**WHAT YOU WILL DO:**
Reproduce, exactly, the lines of the material below from the line containing "### Flow results" through the line containing "Across both runs, pre-placement", with both end lines included and nothing else.

**DATA RECORDS:**
=== Begin Enclosure ===
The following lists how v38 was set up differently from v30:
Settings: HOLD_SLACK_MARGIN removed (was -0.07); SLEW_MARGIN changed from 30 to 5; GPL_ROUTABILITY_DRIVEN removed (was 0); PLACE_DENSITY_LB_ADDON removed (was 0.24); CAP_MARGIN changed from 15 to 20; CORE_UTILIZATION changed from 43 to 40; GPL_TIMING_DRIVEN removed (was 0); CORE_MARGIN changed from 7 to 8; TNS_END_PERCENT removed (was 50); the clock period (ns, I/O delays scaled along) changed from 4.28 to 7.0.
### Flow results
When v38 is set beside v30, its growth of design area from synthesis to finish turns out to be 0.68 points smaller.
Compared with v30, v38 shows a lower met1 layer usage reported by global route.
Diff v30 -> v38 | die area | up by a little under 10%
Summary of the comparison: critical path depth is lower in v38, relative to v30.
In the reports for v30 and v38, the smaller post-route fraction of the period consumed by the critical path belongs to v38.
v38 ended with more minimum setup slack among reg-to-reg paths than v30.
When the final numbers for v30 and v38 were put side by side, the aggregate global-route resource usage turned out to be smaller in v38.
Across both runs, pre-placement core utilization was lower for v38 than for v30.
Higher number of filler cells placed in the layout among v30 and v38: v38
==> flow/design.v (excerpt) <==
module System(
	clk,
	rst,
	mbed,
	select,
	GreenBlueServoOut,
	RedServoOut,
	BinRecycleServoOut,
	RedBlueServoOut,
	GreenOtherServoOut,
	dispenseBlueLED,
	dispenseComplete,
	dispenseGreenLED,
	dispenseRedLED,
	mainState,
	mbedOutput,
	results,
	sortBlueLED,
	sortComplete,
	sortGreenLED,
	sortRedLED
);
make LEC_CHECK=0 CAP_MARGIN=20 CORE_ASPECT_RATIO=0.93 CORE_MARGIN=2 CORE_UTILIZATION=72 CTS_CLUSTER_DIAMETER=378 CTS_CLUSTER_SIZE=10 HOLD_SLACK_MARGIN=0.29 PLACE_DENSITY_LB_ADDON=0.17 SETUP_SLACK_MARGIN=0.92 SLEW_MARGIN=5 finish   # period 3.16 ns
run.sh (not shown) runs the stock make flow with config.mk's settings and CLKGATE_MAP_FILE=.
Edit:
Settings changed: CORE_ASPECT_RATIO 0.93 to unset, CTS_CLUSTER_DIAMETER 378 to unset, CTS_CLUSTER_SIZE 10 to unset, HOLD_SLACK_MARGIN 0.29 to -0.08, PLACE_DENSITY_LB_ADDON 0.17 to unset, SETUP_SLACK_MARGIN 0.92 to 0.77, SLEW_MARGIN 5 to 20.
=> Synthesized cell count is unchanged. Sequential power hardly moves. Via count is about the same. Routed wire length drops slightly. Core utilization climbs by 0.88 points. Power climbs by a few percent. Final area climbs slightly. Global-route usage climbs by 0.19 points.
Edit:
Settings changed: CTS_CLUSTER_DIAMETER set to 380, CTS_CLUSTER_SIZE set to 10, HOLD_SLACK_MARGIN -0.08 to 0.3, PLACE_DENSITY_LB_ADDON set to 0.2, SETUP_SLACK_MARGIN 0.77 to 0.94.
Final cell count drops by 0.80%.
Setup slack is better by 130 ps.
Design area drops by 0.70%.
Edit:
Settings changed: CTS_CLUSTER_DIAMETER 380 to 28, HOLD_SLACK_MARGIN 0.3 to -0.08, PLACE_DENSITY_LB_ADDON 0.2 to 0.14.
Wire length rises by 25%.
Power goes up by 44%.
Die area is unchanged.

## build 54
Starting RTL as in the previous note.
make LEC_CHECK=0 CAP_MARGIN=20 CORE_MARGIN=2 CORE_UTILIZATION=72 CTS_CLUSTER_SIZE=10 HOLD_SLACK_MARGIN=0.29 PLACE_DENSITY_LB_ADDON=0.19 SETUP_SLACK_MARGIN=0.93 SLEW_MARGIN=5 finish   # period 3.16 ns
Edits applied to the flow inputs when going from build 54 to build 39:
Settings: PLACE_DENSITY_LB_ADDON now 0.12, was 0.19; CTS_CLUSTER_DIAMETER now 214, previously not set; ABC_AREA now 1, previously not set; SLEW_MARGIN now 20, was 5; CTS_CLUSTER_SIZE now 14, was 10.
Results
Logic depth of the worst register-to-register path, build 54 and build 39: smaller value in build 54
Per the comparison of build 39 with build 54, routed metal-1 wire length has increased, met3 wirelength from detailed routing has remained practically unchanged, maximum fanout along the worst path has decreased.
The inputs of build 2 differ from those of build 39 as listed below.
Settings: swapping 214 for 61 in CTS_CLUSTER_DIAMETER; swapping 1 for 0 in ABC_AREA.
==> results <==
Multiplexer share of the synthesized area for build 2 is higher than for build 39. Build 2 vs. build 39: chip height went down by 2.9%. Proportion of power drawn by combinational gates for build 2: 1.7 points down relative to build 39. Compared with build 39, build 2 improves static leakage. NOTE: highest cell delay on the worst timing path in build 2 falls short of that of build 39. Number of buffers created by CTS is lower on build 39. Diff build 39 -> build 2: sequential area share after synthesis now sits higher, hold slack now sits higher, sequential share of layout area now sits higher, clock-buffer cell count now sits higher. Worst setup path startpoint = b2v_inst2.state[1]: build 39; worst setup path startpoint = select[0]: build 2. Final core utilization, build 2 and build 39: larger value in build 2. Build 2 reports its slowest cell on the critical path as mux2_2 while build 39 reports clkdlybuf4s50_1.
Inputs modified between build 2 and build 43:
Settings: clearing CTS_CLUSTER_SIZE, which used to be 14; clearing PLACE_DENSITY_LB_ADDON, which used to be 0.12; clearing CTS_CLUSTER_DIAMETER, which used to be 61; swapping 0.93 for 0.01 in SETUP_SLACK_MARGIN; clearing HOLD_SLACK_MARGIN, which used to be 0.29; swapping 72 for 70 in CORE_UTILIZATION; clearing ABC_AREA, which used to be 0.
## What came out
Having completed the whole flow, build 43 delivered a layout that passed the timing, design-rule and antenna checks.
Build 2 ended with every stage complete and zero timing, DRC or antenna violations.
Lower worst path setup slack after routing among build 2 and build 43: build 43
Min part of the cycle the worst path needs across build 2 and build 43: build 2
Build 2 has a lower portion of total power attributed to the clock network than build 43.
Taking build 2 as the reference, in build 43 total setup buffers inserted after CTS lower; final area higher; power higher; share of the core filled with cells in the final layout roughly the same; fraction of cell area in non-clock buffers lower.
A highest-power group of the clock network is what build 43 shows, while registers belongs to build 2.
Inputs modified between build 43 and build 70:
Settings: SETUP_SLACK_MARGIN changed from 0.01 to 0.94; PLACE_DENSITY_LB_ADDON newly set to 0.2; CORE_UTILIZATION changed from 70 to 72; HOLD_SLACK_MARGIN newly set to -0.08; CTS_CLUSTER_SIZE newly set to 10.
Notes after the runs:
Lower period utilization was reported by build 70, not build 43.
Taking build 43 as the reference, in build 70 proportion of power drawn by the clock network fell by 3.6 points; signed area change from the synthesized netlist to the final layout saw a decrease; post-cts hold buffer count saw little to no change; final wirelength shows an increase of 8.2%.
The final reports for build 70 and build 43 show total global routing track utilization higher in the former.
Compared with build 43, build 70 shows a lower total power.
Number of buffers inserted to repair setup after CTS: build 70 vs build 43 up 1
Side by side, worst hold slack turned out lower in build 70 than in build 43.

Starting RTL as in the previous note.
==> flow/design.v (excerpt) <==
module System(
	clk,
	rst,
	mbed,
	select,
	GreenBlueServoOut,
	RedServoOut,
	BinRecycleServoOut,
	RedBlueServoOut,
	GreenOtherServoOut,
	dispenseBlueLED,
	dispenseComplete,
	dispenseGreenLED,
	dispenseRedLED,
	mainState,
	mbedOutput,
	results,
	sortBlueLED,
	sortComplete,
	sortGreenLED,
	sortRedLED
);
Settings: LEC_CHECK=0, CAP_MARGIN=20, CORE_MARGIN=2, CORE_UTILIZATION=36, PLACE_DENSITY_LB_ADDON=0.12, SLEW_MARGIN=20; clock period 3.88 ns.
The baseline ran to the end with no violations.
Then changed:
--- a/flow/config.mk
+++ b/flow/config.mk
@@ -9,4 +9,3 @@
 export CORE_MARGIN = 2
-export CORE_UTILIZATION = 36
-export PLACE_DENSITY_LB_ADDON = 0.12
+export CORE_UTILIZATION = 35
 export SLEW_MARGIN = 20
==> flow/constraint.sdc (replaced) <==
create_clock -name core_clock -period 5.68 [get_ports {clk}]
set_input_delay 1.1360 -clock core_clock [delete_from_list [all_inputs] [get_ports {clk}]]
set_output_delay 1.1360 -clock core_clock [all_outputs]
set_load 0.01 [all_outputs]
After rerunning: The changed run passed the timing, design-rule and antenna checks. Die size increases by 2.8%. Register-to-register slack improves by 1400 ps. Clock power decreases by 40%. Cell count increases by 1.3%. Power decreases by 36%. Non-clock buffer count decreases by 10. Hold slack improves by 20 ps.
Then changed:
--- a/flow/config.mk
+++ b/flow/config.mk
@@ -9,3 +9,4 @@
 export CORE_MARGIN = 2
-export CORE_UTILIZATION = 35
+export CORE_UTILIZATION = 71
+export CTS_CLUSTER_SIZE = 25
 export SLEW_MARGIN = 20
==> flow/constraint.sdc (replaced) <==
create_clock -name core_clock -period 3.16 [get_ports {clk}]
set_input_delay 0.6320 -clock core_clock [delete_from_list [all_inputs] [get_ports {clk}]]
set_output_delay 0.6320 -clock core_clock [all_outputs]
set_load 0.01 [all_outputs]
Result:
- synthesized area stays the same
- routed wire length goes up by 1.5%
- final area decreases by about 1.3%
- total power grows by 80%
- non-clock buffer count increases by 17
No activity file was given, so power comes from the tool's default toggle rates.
=== End Enclosure ===
**RESPONSE FOR THIS EXERCISE:**
### Flow results
When v38 is set beside v30, its growth of design area from synthesis to finish turns out to be 0.68 points smaller.
Compared with v30, v38 shows a lower met1 layer usage reported by global route.
Diff v30 -> v38 | die area | up by a little under 10%
Summary of the comparison: critical path depth is lower in v38, relative to v30.
In the reports for v30 and v38, the smaller post-route fraction of the period consumed by the critical path belongs to v38.
v38 ended with more minimum setup slack among reg-to-reg paths than v30.
When the final numbers for v30 and v38 were put side by side, the aggregate global-route resource usage turned out to be smaller in v38.
Across both runs, pre-placement core utilization was lower for v38 than for v30.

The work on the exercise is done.